INSTRUCTIONS FOR THE TASK:
Down to the last character, repeat the entries beneath this task.

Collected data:

+ + +

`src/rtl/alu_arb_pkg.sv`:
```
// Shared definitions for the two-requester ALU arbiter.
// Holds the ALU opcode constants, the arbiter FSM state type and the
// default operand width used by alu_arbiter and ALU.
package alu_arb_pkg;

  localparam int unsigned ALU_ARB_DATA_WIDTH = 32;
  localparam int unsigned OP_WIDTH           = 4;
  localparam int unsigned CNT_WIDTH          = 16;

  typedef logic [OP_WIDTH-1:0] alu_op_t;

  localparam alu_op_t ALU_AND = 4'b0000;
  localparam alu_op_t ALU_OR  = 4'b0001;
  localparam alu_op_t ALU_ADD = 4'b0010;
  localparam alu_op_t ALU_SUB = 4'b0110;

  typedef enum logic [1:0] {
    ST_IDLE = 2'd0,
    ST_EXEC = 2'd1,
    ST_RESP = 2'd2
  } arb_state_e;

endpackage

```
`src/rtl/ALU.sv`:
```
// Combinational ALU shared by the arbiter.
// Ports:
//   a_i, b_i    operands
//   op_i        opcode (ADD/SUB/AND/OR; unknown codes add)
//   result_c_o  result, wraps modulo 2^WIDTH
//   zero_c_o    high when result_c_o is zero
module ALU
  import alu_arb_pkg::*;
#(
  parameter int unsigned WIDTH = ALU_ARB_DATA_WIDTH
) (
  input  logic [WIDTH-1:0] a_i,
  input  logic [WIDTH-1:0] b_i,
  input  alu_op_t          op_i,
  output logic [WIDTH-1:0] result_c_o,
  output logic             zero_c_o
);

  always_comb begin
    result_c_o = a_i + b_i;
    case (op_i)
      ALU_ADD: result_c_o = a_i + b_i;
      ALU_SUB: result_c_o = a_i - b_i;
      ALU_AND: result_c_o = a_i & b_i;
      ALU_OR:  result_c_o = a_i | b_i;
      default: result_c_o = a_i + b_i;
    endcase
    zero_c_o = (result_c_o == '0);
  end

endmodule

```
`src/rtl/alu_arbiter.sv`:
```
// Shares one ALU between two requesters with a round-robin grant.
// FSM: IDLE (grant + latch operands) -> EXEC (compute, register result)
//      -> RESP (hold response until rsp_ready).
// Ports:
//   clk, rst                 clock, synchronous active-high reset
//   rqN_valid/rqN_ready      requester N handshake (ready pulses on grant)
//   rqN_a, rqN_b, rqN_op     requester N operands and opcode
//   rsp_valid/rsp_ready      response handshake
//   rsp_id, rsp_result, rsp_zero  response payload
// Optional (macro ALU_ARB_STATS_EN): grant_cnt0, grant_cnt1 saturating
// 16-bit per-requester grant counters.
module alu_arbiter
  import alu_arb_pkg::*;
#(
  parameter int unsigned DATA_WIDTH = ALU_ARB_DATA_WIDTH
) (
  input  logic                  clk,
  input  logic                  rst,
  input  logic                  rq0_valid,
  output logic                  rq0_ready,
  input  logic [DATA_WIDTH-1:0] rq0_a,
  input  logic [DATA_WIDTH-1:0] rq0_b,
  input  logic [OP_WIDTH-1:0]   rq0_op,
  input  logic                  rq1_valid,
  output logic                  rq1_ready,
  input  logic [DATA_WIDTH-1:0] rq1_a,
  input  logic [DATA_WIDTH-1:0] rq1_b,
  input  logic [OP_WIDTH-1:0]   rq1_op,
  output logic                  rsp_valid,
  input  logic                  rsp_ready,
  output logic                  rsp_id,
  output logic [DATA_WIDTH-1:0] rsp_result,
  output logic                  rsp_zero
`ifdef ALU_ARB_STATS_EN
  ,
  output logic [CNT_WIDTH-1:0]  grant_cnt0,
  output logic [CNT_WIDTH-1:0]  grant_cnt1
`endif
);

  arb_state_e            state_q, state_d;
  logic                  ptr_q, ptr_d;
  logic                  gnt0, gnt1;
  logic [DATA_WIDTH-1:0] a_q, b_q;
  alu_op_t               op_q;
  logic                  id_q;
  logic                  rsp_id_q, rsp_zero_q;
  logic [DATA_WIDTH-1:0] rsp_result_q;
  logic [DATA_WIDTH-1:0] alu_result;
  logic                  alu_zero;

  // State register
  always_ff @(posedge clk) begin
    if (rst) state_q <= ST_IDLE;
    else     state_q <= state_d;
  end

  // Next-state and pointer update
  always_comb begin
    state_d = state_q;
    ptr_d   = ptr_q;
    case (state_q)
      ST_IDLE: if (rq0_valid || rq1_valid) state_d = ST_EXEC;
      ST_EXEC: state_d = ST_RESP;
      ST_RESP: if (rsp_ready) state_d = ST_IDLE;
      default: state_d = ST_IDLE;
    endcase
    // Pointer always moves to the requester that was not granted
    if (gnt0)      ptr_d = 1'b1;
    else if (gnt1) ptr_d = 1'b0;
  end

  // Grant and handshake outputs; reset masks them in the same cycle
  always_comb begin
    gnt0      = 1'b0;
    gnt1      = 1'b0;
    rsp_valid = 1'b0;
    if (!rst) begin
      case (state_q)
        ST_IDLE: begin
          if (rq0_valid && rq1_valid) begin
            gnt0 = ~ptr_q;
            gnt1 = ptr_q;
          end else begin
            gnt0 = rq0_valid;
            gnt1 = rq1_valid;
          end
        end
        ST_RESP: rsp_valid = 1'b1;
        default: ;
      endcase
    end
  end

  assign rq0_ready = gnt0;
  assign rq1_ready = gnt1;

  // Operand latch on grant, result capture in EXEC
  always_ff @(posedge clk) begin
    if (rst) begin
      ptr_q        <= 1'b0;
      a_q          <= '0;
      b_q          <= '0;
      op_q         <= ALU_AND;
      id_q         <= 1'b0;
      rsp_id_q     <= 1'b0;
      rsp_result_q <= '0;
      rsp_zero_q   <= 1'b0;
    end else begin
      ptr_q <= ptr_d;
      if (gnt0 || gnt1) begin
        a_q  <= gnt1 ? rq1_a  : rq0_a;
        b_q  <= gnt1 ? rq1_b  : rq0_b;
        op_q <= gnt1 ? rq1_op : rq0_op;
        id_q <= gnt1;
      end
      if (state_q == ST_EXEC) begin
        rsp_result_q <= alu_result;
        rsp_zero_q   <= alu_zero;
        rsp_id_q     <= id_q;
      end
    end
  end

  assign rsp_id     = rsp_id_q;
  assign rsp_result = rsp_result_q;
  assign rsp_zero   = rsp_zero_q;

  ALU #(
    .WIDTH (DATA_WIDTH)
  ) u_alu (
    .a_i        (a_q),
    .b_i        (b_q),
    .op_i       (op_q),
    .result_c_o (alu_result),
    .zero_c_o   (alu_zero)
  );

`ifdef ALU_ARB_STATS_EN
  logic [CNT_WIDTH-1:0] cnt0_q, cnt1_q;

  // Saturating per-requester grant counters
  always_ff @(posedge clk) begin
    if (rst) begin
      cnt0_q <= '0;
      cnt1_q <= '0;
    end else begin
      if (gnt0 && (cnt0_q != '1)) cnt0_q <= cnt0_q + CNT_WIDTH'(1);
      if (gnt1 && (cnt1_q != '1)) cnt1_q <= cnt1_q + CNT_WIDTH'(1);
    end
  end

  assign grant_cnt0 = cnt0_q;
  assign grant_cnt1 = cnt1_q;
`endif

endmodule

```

+ + +

RESULT FOR THIS EXERCISE:
`src/rtl/alu_arb_pkg.sv`:
```
// Shared definitions for the two-requester ALU arbiter.
// Holds the ALU opcode constants, the arbiter FSM state type and the
// default operand width used by alu_arbiter and ALU.
package alu_arb_pkg;

  localparam int unsigned ALU_ARB_DATA_WIDTH = 32;
  localparam int unsigned OP_WIDTH           = 4;
  localparam int unsigned CNT_WIDTH          = 16;

  typedef logic [OP_WIDTH-1:0] alu_op_t;

  localparam alu_op_t ALU_AND = 4'b0000;
  localparam alu_op_t ALU_OR  = 4'b0001;
  localparam alu_op_t ALU_ADD = 4'b0010;
  localparam alu_op_t ALU_SUB = 4'b0110;

  typedef enum logic [1:0] {
    ST_IDLE = 2'd0,
    ST_EXEC = 2'd1,
    ST_RESP = 2'd2
  } arb_state_e;

endpackage

```
`src/rtl/ALU.sv`:
```
// Combinational ALU shared by the arbiter.
// Ports:
//   a_i, b_i    operands
//   op_i        opcode (ADD/SUB/AND/OR; unknown codes add)
//   result_c_o  result, wraps modulo 2^WIDTH
//   zero_c_o    high when result_c_o is zero
module ALU
  import alu_arb_pkg::*;
#(
  parameter int unsigned WIDTH = ALU_ARB_DATA_WIDTH
) (
  input  logic [WIDTH-1:0] a_i,
  input  logic [WIDTH-1:0] b_i,
  input  alu_op_t          op_i,
  output logic [WIDTH-1:0] result_c_o,
  output logic             zero_c_o
);

  always_comb begin
    result_c_o = a_i + b_i;
    case (op_i)
      ALU_ADD: result_c_o = a_i + b_i;
      ALU_SUB: result_c_o = a_i - b_i;
      ALU_AND: result_c_o = a_i & b_i;
      ALU_OR:  result_c_o = a_i | b_i;
      default: result_c_o = a_i + b_i;
    endcase
    zero_c_o = (result_c_o == '0);
  end

endmodule

```
`src/rtl/alu_arbiter.sv`:
```
// Shares one ALU between two requesters with a round-robin grant.
// FSM: IDLE (grant + latch operands) -> EXEC (compute, register result)
//      -> RESP (hold response until rsp_ready).
// Ports:
//   clk, rst                 clock, synchronous active-high reset
//   rqN_valid/rqN_ready      requester N handshake (ready pulses on grant)
//   rqN_a, rqN_b, rqN_op     requester N operands and opcode
//   rsp_valid/rsp_ready      response handshake
//   rsp_id, rsp_result, rsp_zero  response payload
// Optional (macro ALU_ARB_STATS_EN): grant_cnt0, grant_cnt1 saturating
// 16-bit per-requester grant counters.
module alu_arbiter
  import alu_arb_pkg::*;
#(
  parameter int unsigned DATA_WIDTH = ALU_ARB_DATA_WIDTH
) (
  input  logic                  clk,
  input  logic                  rst,
  input  logic                  rq0_valid,
  output logic                  rq0_ready,
  input  logic [DATA_WIDTH-1:0] rq0_a,
  input  logic [DATA_WIDTH-1:0] rq0_b,
  input  logic [OP_WIDTH-1:0]   rq0_op,
  input  logic                  rq1_valid,
  output logic                  rq1_ready,
  input  logic [DATA_WIDTH-1:0] rq1_a,
  input  logic [DATA_WIDTH-1:0] rq1_b,
  input  logic [OP_WIDTH-1:0]   rq1_op,
  output logic                  rsp_valid,
  input  logic                  rsp_ready,
  output logic                  rsp_id,
  output logic [DATA_WIDTH-1:0] rsp_result,
  output logic                  rsp_zero
`ifdef ALU_ARB_STATS_EN
  ,
  output logic [CNT_WIDTH-1:0]  grant_cnt0,
  output logic [CNT_WIDTH-1:0]  grant_cnt1
`endif
);

  arb_state_e            state_q, state_d;
  logic                  ptr_q, ptr_d;
  logic                  gnt0, gnt1;
  logic [DATA_WIDTH-1:0] a_q, b_q;
  alu_op_t               op_q;
  logic                  id_q;
  logic                  rsp_id_q, rsp_zero_q;
  logic [DATA_WIDTH-1:0] rsp_result_q;
  logic [DATA_WIDTH-1:0] alu_result;
  logic                  alu_zero;

  // State register
  always_ff @(posedge clk) begin
    if (rst) state_q <= ST_IDLE;
    else     state_q <= state_d;
  end

  // Next-state and pointer update
  always_comb begin
    state_d = state_q;
    ptr_d   = ptr_q;
    case (state_q)
      ST_IDLE: if (rq0_valid || rq1_valid) state_d = ST_EXEC;
      ST_EXEC: state_d = ST_RESP;
      ST_RESP: if (rsp_ready) state_d = ST_IDLE;
      default: state_d = ST_IDLE;
    endcase
    // Pointer always moves to the requester that was not granted
    if (gnt0)      ptr_d = 1'b1;
    else if (gnt1) ptr_d = 1'b0;
  end

  // Grant and handshake outputs; reset masks them in the same cycle
  always_comb begin
    gnt0      = 1'b0;
    gnt1      = 1'b0;
    rsp_valid = 1'b0;
    if (!rst) begin
      case (state_q)
        ST_IDLE: begin
          if (rq0_valid && rq1_valid) begin
            gnt0 = ~ptr_q;
            gnt1 = ptr_q;
          end else begin
            gnt0 = rq0_valid;
            gnt1 = rq1_valid;
          end
        end
        ST_RESP: rsp_valid = 1'b1;
        default: ;
      endcase
    end
  end

  assign rq0_ready = gnt0;
  assign rq1_ready = gnt1;

  // Operand latch on grant, result capture in EXEC
  always_ff @(posedge clk) begin
    if (rst) begin
      ptr_q        <= 1'b0;
      a_q          <= '0;
      b_q          <= '0;
      op_q         <= ALU_AND;
      id_q         <= 1'b0;
      rsp_id_q     <= 1'b0;
      rsp_result_q <= '0;
      rsp_zero_q   <= 1'b0;
    end else begin
      ptr_q <= ptr_d;
      if (gnt0 || gnt1) begin
        a_q  <= gnt1 ? rq1_a  : rq0_a;
        b_q  <= gnt1 ? rq1_b  : rq0_b;
        op_q <= gnt1 ? rq1_op : rq0_op;
        id_q <= gnt1;
      end
      if (state_q == ST_EXEC) begin
        rsp_result_q <= alu_result;
        rsp_zero_q   <= alu_zero;
        rsp_id_q     <= id_q;
      end
    end
  end

  assign rsp_id     = rsp_id_q;
  assign rsp_result = rsp_result_q;
  assign rsp_zero   = rsp_zero_q;

  ALU #(
    .WIDTH (DATA_WIDTH)
  ) u_alu (
    .a_i        (a_q),
    .b_i        (b_q),
    .op_i       (op_q),
    .result_c_o (alu_result),
    .zero_c_o   (alu_zero)
  );

`ifdef ALU_ARB_STATS_EN
  logic [CNT_WIDTH-1:0] cnt0_q, cnt1_q;

  // Saturating per-requester grant counters
  always_ff @(posedge clk) begin
    if (rst) begin
      cnt0_q <= '0;
      cnt1_q <= '0;
    end else begin
      if (gnt0 && (cnt0_q != '1)) cnt0_q <= cnt0_q + CNT_WIDTH'(1);
      if (gnt1 && (cnt1_q != '1)) cnt1_q <= cnt1_q + CNT_WIDTH'(1);
    end
  end

  assign grant_cnt0 = cnt0_q;
  assign grant_cnt1 = cnt1_q;
`endif

endmodule

```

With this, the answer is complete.